### Try it
The word "enum" marks the lines to find; copy every such line from the data below.

Collected data:
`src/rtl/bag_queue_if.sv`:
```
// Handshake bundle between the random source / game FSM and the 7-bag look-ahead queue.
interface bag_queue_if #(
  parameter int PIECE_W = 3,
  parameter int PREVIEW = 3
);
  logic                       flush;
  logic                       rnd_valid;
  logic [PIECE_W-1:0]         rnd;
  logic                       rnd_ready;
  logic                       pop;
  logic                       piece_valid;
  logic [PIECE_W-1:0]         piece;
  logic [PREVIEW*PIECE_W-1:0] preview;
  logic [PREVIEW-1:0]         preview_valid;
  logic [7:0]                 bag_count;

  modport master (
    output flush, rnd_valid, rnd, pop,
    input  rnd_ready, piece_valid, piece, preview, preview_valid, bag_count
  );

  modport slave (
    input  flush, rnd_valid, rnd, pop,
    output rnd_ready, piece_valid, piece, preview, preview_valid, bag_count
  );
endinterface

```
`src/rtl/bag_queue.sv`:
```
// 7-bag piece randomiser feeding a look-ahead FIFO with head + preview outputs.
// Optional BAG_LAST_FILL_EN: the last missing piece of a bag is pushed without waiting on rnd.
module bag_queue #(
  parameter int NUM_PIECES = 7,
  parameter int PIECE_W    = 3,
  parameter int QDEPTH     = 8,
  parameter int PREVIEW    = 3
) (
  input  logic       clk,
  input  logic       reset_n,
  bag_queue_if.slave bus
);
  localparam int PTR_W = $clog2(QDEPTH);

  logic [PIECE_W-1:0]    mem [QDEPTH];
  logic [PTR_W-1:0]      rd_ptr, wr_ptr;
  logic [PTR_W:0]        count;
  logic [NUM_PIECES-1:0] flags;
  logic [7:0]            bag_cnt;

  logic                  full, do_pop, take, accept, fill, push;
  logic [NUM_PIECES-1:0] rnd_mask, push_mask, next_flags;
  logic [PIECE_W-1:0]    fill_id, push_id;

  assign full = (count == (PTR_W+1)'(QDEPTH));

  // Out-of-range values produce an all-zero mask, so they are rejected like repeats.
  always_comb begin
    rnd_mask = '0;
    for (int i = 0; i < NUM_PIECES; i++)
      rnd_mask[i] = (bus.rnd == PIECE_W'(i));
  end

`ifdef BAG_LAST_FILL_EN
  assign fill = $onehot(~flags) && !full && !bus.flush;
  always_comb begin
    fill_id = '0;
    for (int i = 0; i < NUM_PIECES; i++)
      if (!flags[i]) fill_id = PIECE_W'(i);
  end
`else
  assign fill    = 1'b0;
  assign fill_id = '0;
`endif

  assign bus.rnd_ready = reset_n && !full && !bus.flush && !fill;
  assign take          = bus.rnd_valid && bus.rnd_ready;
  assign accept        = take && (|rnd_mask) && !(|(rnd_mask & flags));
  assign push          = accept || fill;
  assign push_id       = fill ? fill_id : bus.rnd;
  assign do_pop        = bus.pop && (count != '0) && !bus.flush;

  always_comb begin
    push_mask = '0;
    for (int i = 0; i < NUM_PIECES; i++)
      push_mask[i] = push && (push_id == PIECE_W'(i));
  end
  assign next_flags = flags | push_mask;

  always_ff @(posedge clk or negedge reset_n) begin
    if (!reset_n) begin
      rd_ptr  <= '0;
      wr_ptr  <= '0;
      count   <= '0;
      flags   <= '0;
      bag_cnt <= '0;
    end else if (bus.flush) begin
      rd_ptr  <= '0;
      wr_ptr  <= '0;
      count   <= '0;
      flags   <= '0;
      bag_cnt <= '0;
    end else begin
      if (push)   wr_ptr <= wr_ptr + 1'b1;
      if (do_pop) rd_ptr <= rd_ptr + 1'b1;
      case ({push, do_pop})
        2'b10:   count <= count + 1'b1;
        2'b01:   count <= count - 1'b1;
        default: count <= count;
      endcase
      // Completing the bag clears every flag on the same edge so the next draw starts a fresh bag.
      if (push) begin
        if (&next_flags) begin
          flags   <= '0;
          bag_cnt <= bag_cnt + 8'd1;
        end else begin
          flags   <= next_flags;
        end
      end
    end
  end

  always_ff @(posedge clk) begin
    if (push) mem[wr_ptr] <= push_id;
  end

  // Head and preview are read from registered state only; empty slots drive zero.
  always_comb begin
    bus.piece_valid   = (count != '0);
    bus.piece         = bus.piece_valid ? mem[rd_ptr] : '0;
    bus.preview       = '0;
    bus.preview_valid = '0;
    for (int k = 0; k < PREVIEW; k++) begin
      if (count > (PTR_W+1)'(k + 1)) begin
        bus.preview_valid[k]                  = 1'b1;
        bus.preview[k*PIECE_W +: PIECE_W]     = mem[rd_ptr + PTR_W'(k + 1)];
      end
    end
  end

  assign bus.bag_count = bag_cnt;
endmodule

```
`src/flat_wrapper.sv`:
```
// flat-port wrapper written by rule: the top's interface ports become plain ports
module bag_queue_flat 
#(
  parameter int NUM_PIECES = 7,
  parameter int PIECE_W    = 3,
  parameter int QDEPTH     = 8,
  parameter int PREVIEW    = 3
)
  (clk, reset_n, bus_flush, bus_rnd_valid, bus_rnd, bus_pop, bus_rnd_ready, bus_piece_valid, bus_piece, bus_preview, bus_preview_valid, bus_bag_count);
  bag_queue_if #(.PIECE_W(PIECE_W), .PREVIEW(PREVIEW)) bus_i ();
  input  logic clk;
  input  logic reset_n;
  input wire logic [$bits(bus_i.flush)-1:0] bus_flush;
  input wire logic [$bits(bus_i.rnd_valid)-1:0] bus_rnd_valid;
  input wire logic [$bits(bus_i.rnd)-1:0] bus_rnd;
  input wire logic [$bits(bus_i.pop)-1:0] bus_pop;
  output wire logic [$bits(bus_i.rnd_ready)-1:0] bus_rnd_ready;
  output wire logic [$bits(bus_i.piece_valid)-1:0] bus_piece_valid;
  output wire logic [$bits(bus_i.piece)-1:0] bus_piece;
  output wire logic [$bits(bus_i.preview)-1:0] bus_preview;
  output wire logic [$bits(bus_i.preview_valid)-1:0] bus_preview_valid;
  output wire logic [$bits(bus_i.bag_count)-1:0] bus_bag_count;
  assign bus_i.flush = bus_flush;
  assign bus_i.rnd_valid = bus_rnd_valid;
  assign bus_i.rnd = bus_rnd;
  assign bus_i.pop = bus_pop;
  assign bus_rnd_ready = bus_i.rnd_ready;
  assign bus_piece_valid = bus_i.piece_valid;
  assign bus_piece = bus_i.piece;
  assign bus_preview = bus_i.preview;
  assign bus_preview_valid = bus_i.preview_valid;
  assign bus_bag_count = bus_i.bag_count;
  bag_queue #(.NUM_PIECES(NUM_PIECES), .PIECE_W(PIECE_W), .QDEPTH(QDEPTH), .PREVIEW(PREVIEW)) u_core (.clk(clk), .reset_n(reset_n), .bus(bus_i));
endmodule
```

* * *

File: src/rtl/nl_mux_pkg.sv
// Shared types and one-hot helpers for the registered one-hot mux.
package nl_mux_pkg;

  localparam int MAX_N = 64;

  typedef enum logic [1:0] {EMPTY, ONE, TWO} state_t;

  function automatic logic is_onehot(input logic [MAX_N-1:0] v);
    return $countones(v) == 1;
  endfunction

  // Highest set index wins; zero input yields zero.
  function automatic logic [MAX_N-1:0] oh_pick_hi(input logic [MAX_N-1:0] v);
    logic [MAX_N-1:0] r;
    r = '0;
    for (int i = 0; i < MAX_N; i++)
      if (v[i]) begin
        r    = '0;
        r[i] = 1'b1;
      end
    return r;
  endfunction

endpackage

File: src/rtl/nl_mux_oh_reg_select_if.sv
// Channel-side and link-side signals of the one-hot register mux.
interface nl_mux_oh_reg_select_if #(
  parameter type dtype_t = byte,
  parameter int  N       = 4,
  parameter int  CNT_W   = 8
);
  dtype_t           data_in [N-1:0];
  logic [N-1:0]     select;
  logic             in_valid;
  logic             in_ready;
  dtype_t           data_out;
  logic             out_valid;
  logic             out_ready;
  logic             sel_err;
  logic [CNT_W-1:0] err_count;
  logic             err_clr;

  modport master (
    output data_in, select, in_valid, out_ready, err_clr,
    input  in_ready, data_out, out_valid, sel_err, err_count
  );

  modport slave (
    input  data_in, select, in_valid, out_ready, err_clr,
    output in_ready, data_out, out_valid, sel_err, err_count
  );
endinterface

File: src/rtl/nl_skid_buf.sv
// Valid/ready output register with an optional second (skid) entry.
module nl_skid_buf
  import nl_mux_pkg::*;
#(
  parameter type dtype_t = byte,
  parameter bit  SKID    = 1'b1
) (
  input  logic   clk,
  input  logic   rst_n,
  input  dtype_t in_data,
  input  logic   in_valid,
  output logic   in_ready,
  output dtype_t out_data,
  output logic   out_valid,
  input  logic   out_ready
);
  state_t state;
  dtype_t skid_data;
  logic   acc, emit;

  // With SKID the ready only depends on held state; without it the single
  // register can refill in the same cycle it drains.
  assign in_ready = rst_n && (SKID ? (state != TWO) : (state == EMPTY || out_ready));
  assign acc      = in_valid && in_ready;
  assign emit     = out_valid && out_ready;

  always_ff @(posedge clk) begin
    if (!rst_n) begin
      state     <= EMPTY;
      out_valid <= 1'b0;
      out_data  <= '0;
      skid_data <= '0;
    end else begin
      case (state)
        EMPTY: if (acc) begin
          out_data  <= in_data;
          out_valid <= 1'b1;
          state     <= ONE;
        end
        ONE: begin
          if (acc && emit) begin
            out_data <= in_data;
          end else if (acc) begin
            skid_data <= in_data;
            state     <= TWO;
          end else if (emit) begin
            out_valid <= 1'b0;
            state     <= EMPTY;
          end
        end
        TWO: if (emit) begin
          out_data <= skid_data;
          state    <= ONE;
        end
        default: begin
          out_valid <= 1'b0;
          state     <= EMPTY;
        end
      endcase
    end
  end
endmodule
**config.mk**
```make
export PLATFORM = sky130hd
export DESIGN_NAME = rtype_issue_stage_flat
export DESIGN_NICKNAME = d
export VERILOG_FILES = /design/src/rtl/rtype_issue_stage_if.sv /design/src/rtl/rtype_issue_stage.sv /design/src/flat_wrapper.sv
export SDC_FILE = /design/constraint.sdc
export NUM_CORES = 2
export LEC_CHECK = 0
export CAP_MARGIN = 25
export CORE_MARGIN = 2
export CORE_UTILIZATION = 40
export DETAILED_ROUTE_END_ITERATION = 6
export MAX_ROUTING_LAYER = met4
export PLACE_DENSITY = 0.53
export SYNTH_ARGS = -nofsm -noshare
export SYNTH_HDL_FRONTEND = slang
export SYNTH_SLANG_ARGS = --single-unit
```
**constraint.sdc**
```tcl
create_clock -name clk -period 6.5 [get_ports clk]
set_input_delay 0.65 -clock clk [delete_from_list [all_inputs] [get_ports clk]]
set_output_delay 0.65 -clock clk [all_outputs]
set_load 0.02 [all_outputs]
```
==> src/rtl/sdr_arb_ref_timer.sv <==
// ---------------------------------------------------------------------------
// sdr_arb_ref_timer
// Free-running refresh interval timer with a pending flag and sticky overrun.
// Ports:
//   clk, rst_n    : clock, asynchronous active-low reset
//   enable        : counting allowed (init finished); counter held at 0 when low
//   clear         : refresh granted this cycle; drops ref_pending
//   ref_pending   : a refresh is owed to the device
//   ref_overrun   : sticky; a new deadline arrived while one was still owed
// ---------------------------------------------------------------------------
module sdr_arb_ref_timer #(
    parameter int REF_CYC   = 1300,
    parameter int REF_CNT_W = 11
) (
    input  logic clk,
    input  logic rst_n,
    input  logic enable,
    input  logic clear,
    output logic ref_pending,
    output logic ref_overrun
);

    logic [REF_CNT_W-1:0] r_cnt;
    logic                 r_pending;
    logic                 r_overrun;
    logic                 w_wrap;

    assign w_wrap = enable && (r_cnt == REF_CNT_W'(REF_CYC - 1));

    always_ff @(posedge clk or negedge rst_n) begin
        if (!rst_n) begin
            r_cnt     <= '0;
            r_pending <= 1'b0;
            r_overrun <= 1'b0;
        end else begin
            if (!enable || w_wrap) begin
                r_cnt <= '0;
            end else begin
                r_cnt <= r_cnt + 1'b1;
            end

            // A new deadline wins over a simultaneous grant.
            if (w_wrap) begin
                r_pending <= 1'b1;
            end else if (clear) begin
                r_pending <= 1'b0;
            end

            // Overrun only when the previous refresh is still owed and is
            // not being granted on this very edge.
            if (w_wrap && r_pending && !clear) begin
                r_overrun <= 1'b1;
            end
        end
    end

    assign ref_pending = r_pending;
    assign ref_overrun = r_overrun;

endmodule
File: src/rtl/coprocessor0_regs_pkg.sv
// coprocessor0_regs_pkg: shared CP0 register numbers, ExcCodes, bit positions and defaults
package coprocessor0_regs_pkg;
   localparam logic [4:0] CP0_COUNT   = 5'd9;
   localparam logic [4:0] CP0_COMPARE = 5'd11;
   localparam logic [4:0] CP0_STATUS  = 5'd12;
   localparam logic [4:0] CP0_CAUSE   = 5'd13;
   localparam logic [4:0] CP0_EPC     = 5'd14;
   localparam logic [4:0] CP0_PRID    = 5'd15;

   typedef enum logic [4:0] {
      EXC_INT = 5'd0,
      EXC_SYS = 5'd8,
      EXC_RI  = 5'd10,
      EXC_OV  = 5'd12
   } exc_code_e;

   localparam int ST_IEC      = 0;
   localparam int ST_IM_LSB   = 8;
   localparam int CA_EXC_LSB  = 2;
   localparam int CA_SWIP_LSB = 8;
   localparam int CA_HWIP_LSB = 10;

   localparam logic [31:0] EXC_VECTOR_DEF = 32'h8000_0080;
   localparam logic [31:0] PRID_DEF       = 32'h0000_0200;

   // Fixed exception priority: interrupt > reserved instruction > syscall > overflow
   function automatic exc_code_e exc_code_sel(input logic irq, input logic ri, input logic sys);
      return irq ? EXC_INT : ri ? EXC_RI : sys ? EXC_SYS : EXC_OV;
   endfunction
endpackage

### Response to this task
  typedef enum logic [1:0] {EMPTY, ONE, TWO} state_t;
   typedef enum logic [4:0] {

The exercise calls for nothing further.